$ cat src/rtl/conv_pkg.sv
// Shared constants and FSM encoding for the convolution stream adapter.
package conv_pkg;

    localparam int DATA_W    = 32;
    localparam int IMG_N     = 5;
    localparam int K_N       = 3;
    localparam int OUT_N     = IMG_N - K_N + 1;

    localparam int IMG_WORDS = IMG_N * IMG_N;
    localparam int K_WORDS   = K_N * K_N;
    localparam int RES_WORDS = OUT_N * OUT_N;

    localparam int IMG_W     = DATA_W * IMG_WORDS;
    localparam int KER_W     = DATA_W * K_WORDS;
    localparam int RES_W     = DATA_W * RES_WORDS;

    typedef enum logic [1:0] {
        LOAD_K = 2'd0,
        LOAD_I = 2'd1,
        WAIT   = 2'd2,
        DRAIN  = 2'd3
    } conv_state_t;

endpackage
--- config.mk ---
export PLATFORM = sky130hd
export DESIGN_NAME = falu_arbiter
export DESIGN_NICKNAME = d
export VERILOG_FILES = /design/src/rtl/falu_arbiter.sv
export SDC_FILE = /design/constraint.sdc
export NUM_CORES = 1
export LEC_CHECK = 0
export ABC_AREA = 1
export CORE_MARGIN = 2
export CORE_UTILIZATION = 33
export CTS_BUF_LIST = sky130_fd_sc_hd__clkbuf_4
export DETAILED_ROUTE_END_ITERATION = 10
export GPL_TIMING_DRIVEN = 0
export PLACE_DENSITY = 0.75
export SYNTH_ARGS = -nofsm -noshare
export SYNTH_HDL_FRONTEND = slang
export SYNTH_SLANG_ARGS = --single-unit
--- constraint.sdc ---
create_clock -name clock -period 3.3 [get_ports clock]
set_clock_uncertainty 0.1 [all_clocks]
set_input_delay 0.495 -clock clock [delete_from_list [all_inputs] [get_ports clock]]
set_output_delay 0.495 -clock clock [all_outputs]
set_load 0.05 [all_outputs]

:: What to produce ::
Please repeat the listing word for word.

:: Response box ::
$ cat src/rtl/conv_pkg.sv
// Shared constants and FSM encoding for the convolution stream adapter.
package conv_pkg;

    localparam int DATA_W    = 32;
    localparam int IMG_N     = 5;
    localparam int K_N       = 3;
    localparam int OUT_N     = IMG_N - K_N + 1;

    localparam int IMG_WORDS = IMG_N * IMG_N;
    localparam int K_WORDS   = K_N * K_N;
    localparam int RES_WORDS = OUT_N * OUT_N;

    localparam int IMG_W     = DATA_W * IMG_WORDS;
    localparam int KER_W     = DATA_W * K_WORDS;
    localparam int RES_W     = DATA_W * RES_WORDS;

    typedef enum logic [1:0] {
        LOAD_K = 2'd0,
        LOAD_I = 2'd1,
        WAIT   = 2'd2,
        DRAIN  = 2'd3
    } conv_state_t;

endpackage
--- config.mk ---
export PLATFORM = sky130hd
export DESIGN_NAME = falu_arbiter
export DESIGN_NICKNAME = d
export VERILOG_FILES = /design/src/rtl/falu_arbiter.sv
export SDC_FILE = /design/constraint.sdc
export NUM_CORES = 1
export LEC_CHECK = 0
export ABC_AREA = 1
export CORE_MARGIN = 2
export CORE_UTILIZATION = 33
export CTS_BUF_LIST = sky130_fd_sc_hd__clkbuf_4
export DETAILED_ROUTE_END_ITERATION = 10
export GPL_TIMING_DRIVEN = 0
export PLACE_DENSITY = 0.75
export SYNTH_ARGS = -nofsm -noshare
export SYNTH_HDL_FRONTEND = slang
export SYNTH_SLANG_ARGS = --single-unit
--- constraint.sdc ---
create_clock -name clock -period 3.3 [get_ports clock]
set_clock_uncertainty 0.1 [all_clocks]
set_input_delay 0.495 -clock clock [delete_from_list [all_inputs] [get_ports clock]]
set_output_delay 0.495 -clock clock [all_outputs]
set_load 0.05 [all_outputs]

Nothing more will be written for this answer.